[Entries taken from a collection]
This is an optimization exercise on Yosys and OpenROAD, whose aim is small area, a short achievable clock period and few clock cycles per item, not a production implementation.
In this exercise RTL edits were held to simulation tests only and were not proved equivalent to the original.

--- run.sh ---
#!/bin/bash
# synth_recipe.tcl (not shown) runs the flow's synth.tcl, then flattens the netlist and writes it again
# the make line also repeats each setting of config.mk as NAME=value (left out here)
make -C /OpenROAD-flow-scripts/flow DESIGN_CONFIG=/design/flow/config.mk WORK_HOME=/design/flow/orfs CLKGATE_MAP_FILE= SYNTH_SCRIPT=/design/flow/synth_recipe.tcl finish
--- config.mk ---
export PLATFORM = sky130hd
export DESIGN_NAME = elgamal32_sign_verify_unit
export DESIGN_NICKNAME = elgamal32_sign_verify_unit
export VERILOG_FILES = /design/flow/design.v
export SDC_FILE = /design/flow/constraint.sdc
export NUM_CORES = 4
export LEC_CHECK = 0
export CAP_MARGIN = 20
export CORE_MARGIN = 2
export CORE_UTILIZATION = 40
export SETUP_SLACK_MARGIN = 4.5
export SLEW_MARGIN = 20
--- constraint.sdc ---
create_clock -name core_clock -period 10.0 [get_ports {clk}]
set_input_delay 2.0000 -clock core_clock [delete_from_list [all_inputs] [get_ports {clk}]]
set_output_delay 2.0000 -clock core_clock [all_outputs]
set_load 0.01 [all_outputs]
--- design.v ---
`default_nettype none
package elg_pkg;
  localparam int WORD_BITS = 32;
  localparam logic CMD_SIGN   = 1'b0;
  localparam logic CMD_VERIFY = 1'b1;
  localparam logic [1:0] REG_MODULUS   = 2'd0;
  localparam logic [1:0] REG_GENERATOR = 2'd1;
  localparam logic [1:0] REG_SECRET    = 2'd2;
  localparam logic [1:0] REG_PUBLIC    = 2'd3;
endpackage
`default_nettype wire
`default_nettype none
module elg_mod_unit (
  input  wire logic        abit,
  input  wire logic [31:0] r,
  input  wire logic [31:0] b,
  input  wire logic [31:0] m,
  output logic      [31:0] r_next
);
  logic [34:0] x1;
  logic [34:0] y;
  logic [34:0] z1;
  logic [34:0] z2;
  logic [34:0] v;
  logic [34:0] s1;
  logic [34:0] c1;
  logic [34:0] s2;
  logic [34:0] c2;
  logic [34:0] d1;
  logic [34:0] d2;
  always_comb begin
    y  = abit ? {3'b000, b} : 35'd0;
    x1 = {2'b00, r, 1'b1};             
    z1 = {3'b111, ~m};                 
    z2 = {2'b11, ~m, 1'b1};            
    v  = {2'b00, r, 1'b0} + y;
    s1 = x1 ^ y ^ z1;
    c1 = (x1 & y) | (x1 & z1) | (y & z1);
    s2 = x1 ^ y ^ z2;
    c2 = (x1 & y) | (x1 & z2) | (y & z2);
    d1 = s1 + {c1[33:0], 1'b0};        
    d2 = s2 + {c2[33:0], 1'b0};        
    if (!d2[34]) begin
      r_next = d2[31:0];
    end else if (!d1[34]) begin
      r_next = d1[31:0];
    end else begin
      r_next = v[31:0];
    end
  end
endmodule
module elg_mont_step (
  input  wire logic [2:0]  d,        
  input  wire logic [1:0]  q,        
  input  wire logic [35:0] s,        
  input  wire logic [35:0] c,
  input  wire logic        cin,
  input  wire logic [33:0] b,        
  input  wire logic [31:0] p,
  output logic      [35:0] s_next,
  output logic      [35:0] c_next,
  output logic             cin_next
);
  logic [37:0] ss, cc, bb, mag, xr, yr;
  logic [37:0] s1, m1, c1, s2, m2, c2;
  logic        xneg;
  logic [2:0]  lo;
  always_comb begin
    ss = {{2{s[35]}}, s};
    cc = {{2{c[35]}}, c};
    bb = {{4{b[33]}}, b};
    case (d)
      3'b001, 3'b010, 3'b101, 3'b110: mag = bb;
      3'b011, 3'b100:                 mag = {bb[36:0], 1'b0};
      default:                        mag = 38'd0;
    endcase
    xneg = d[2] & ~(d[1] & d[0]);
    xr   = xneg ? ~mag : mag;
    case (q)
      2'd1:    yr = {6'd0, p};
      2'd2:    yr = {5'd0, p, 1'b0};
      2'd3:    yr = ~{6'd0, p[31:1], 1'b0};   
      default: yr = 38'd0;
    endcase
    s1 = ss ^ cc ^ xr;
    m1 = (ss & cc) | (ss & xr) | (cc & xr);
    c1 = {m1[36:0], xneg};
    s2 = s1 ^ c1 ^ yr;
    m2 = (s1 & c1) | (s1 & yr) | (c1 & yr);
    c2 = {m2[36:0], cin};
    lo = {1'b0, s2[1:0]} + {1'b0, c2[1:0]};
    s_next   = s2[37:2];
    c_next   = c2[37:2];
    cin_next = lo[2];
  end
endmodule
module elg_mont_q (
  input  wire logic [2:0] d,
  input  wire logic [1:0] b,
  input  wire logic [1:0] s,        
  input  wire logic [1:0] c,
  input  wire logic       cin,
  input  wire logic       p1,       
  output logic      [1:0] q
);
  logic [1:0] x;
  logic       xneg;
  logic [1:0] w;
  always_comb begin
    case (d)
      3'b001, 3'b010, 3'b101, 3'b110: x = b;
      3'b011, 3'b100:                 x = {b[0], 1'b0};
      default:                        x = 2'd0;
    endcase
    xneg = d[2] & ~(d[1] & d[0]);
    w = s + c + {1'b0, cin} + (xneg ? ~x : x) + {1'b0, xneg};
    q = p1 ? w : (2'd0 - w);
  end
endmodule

==

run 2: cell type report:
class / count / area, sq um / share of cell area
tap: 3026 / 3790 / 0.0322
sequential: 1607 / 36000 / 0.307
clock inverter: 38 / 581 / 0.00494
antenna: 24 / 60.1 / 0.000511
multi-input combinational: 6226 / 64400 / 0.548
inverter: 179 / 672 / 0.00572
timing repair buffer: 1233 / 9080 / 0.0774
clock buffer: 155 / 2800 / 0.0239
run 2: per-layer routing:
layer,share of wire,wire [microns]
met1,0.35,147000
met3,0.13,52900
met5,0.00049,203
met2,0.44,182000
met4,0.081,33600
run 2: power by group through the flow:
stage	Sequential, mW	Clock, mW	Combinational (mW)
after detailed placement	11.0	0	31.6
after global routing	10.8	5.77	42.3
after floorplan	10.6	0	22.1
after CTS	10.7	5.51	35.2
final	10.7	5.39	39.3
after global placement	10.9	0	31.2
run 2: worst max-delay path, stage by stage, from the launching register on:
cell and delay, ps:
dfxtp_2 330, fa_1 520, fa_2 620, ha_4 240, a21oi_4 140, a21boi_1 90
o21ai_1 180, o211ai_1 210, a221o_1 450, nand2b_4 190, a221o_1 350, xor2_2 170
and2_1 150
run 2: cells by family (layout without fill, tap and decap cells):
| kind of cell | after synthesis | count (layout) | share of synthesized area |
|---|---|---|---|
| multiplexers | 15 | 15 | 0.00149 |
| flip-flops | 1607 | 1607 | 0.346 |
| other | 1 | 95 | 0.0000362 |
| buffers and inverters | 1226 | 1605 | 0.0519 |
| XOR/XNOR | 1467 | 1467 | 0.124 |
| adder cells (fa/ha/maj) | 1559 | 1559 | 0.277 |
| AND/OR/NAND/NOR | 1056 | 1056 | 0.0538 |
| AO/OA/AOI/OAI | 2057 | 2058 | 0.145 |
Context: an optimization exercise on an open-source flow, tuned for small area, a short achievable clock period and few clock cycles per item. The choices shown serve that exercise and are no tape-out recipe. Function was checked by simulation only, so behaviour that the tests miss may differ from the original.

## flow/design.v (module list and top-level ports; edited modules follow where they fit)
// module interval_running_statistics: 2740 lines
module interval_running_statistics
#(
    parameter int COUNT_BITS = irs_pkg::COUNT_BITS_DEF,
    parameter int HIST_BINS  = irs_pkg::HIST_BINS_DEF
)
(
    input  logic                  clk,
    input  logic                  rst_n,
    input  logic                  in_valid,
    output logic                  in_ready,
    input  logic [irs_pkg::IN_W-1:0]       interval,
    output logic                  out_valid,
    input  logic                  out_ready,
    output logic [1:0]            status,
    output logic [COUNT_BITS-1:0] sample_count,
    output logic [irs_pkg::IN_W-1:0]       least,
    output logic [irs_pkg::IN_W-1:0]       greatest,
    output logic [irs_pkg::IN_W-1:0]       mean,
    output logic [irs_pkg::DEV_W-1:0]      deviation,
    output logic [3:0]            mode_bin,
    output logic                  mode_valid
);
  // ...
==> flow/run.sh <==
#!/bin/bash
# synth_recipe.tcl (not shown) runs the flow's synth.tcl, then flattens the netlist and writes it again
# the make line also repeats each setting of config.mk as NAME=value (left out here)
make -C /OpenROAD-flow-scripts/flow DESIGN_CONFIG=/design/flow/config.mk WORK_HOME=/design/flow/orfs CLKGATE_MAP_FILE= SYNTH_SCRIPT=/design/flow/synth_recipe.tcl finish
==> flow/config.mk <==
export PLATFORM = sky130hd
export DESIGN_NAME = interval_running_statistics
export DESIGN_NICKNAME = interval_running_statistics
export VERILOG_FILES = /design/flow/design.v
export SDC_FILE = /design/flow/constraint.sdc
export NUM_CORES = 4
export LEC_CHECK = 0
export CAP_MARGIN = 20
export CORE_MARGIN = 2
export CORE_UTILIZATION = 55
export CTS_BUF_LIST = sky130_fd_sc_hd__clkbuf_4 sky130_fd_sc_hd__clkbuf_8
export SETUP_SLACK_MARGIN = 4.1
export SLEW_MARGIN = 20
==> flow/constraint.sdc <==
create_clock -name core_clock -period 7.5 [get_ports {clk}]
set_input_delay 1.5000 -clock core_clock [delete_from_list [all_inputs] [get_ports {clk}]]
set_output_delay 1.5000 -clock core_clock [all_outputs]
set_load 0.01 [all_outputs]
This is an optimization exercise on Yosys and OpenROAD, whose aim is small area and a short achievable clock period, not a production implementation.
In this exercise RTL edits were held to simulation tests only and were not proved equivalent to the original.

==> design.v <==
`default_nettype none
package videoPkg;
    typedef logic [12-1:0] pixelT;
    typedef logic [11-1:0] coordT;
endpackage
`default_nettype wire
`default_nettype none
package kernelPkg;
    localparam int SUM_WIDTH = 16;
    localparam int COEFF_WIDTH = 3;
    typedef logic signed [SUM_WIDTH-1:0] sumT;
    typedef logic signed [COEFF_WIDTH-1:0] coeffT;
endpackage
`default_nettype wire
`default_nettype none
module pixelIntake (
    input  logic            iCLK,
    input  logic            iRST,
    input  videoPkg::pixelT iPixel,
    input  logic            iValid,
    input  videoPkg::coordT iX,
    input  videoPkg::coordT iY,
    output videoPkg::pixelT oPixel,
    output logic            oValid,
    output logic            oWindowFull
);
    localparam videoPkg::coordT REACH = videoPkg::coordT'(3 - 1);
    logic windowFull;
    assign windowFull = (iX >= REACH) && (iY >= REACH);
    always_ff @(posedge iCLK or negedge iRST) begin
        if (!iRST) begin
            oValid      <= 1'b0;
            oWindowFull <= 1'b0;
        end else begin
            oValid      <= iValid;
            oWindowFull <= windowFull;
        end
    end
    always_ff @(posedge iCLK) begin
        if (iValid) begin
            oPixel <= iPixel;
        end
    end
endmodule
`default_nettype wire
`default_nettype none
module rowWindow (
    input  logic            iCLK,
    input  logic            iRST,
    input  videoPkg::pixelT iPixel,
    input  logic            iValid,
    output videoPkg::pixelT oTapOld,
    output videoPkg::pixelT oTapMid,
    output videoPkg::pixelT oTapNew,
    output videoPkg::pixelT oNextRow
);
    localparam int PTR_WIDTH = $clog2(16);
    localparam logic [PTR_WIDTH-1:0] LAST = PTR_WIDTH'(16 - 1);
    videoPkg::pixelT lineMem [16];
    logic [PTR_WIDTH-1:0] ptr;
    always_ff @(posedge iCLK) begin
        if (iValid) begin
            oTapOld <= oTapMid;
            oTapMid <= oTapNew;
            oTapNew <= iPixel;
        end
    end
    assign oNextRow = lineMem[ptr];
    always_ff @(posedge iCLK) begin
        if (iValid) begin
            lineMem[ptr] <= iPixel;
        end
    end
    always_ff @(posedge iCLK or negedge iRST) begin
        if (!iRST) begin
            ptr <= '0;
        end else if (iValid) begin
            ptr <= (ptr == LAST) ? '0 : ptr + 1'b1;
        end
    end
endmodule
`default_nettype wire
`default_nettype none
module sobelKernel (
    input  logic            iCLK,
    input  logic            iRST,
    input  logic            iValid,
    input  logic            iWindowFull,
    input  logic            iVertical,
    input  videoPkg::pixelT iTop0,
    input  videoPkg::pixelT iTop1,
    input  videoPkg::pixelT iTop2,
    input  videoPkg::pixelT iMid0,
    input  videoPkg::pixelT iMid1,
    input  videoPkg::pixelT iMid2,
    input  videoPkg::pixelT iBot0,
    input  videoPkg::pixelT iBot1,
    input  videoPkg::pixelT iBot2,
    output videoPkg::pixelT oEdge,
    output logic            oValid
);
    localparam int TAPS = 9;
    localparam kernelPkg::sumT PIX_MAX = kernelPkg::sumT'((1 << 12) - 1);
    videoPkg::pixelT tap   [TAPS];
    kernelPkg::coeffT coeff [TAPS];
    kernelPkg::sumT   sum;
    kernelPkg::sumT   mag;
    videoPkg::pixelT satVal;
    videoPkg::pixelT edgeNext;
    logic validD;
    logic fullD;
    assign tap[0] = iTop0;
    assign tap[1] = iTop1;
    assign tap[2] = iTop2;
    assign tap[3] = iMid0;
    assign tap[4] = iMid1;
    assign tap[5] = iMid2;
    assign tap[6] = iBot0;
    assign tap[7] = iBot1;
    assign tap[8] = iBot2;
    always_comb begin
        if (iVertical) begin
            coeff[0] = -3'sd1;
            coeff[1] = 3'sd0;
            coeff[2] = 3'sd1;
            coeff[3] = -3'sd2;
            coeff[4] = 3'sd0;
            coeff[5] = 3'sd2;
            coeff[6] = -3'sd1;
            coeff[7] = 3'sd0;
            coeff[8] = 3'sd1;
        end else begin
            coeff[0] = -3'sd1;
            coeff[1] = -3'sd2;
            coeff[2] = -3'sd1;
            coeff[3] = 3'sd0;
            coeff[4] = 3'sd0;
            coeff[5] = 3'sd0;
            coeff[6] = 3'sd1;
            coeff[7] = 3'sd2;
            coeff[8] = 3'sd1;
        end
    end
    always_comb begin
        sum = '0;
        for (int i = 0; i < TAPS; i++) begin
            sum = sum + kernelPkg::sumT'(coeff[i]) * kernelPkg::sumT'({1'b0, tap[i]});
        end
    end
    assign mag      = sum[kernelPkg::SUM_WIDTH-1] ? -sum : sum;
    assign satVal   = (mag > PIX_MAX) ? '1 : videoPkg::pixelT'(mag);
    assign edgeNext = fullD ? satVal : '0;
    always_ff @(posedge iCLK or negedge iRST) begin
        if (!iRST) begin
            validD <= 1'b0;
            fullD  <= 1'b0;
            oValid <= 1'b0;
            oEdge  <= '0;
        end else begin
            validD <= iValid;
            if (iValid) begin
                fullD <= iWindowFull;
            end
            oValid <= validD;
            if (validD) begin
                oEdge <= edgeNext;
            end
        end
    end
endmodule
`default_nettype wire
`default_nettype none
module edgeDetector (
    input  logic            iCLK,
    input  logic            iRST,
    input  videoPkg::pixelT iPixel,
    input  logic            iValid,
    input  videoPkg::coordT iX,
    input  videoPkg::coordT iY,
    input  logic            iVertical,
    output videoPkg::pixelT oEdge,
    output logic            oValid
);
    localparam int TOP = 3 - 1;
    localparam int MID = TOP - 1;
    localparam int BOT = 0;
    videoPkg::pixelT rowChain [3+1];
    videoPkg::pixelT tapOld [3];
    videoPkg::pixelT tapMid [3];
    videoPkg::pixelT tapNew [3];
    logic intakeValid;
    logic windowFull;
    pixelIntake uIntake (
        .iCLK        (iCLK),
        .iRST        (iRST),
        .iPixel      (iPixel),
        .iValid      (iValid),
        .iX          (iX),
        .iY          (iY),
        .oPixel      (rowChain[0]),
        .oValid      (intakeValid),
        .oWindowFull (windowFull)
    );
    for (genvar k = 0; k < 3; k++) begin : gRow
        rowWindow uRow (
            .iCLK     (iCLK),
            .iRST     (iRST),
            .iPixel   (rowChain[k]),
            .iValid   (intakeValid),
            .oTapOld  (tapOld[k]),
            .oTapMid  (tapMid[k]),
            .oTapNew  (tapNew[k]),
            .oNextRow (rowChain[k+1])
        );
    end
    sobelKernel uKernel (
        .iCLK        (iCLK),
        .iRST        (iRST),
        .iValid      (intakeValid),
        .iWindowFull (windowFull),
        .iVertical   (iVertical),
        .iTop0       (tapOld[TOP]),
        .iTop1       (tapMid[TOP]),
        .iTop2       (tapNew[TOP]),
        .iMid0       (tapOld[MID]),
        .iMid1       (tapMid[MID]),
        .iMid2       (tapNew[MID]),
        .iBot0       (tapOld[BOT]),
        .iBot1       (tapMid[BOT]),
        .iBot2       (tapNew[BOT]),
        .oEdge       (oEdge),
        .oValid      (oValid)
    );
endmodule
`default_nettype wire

* * *

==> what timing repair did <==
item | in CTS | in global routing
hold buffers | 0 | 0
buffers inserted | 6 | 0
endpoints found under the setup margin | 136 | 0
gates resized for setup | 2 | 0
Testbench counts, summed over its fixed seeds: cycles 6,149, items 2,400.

• WORK TASK
Give only the count of lines in the data that include the string "stage".

• EXPECTED ANSWER
2